**Problem statement:**
Retrieve every line of the data holding the word "asynchronous".

**Entries provided:**
=== Section Start ===

==> src/rtl/cpu_pkg.sv <==
// cpu_pkg: shared widths and write-port arbiter state encoding
package cpu_pkg;
  localparam int XLEN = 32;
  localparam int REG_ADDR_W = 5;
  typedef enum logic [1:0] {IDLE, WAIT, FORCE} arb_state_e;
endpackage

==> src/rtl/wb_scoreboard.sv <==
// wb_scoreboard: busy vector of destinations with outstanding multi-cycle results
module wb_scoreboard import cpu_pkg::*; (
  input  logic                  clk,
  input  logic                  rst_n,
  input  logic                  set_en_i,
  input  logic [REG_ADDR_W-1:0] set_addr_i,
  input  logic                  clr_en_i,
  input  logic [REG_ADDR_W-1:0] clr_addr_i,
  input  logic [REG_ADDR_W-1:0] rs1_addr_i,
  input  logic [REG_ADDR_W-1:0] rs2_addr_i,
  output logic [31:0]           busy_o,
  output logic                  rs1_busy_o,
  output logic                  rs2_busy_o
);
  logic [31:0] sb_q, sb_d;
  // set is applied after clear so a same-cycle set wins; x0 never becomes busy
  always_comb sb_d = ((sb_q & ~(32'(clr_en_i) << clr_addr_i)) | (32'(set_en_i) << set_addr_i)) & ~32'h1;
  always_ff @(posedge clk or negedge rst_n)
    if (!rst_n) sb_q <= '0;
    else sb_q <= sb_d;
  assign busy_o = sb_q;
  assign rs1_busy_o = sb_q[rs1_addr_i];
  assign rs2_busy_o = sb_q[rs2_addr_i];
endmodule
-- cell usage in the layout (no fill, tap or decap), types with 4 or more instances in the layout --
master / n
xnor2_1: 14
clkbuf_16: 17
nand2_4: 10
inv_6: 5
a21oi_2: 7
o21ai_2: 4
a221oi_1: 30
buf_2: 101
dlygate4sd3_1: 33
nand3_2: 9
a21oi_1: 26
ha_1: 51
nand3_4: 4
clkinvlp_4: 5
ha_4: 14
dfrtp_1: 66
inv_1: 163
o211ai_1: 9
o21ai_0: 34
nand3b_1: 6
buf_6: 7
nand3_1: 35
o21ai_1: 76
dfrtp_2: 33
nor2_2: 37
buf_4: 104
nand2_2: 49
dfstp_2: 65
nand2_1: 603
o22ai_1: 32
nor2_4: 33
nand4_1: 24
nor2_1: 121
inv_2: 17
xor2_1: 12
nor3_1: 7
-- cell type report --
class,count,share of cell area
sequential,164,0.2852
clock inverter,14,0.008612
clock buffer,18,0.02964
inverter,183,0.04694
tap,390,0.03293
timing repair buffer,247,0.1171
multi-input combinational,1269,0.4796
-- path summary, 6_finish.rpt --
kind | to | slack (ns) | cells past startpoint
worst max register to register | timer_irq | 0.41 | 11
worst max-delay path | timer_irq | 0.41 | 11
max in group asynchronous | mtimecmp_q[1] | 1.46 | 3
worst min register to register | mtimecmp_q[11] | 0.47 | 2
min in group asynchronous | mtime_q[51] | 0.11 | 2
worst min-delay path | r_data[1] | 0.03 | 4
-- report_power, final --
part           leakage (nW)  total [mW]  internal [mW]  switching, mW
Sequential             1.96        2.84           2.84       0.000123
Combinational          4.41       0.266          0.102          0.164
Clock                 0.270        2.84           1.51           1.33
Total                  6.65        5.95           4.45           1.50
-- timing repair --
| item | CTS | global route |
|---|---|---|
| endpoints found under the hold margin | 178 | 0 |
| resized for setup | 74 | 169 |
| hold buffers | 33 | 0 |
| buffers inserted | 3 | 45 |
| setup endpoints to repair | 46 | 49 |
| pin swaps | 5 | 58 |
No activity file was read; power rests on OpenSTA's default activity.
**config.mk**
```make
export PLATFORM = sky130hd
export DESIGN_NAME = spi_draw_decoder
export DESIGN_NICKNAME = d
export VERILOG_FILES = /design/src/rtl/spi_draw_decoder.sv
export SDC_FILE = /design/constraint.sdc
export NUM_CORES = 1
export LEC_CHECK = 0
export CORE_UTILIZATION = 57
export CTS_CLUSTER_SIZE = 20
export DETAILED_ROUTE_END_ITERATION = 12
export GPL_ROUTABILITY_DRIVEN = 0
export PLACE_DENSITY = 0.82
export SYNTH_ARGS = -nofsm -noshare
export SYNTH_HDL_FRONTEND = slang
export SYNTH_SLANG_ARGS = --single-unit
```
**constraint.sdc**
```tcl
create_clock -name clk -period 2.9 [get_ports clk]
set_input_delay 0.58 -clock clk [delete_from_list [all_inputs] [get_ports clk]]
set_output_delay 0.58 -clock clk [all_outputs]
set_load 0.05 [all_outputs]
```
<file path="config.mk">
export PLATFORM = sky130hd
export DESIGN_NAME = alu_arbiter_flat
export DESIGN_NICKNAME = d
export VERILOG_FILES = /design/src/rtl/alu_arbiter_if.sv /design/src/rtl/alu_arbiter.sv /design/src/flat_wrapper.sv
export SDC_FILE = /design/constraint.sdc
export NUM_CORES = 1
export LEC_CHECK = 0
export CAP_MARGIN = 25
export CORE_MARGIN = 1
export CORE_UTILIZATION = 35
export DETAILED_ROUTE_END_ITERATION = 16
export PLACE_DENSITY = 0.76
export SYNTH_ARGS = -nofsm -noshare
export SYNTH_HDL_FRONTEND = slang
export SYNTH_SLANG_ARGS = --single-unit
</file>
<file path="constraint.sdc">
create_clock -name clk -period 1.7 [get_ports clk]
set_input_delay 0.34 -clock clk [delete_from_list [all_inputs] [get_ports clk]]
set_output_delay 0.34 -clock clk [all_outputs]
set_load 0.005 [all_outputs]
</file>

=== Section End ===

**Reply to the task:**
max in group asynchronous | mtimecmp_q[1] | 1.46 | 3
min in group asynchronous | mtime_q[51] | 0.11 | 2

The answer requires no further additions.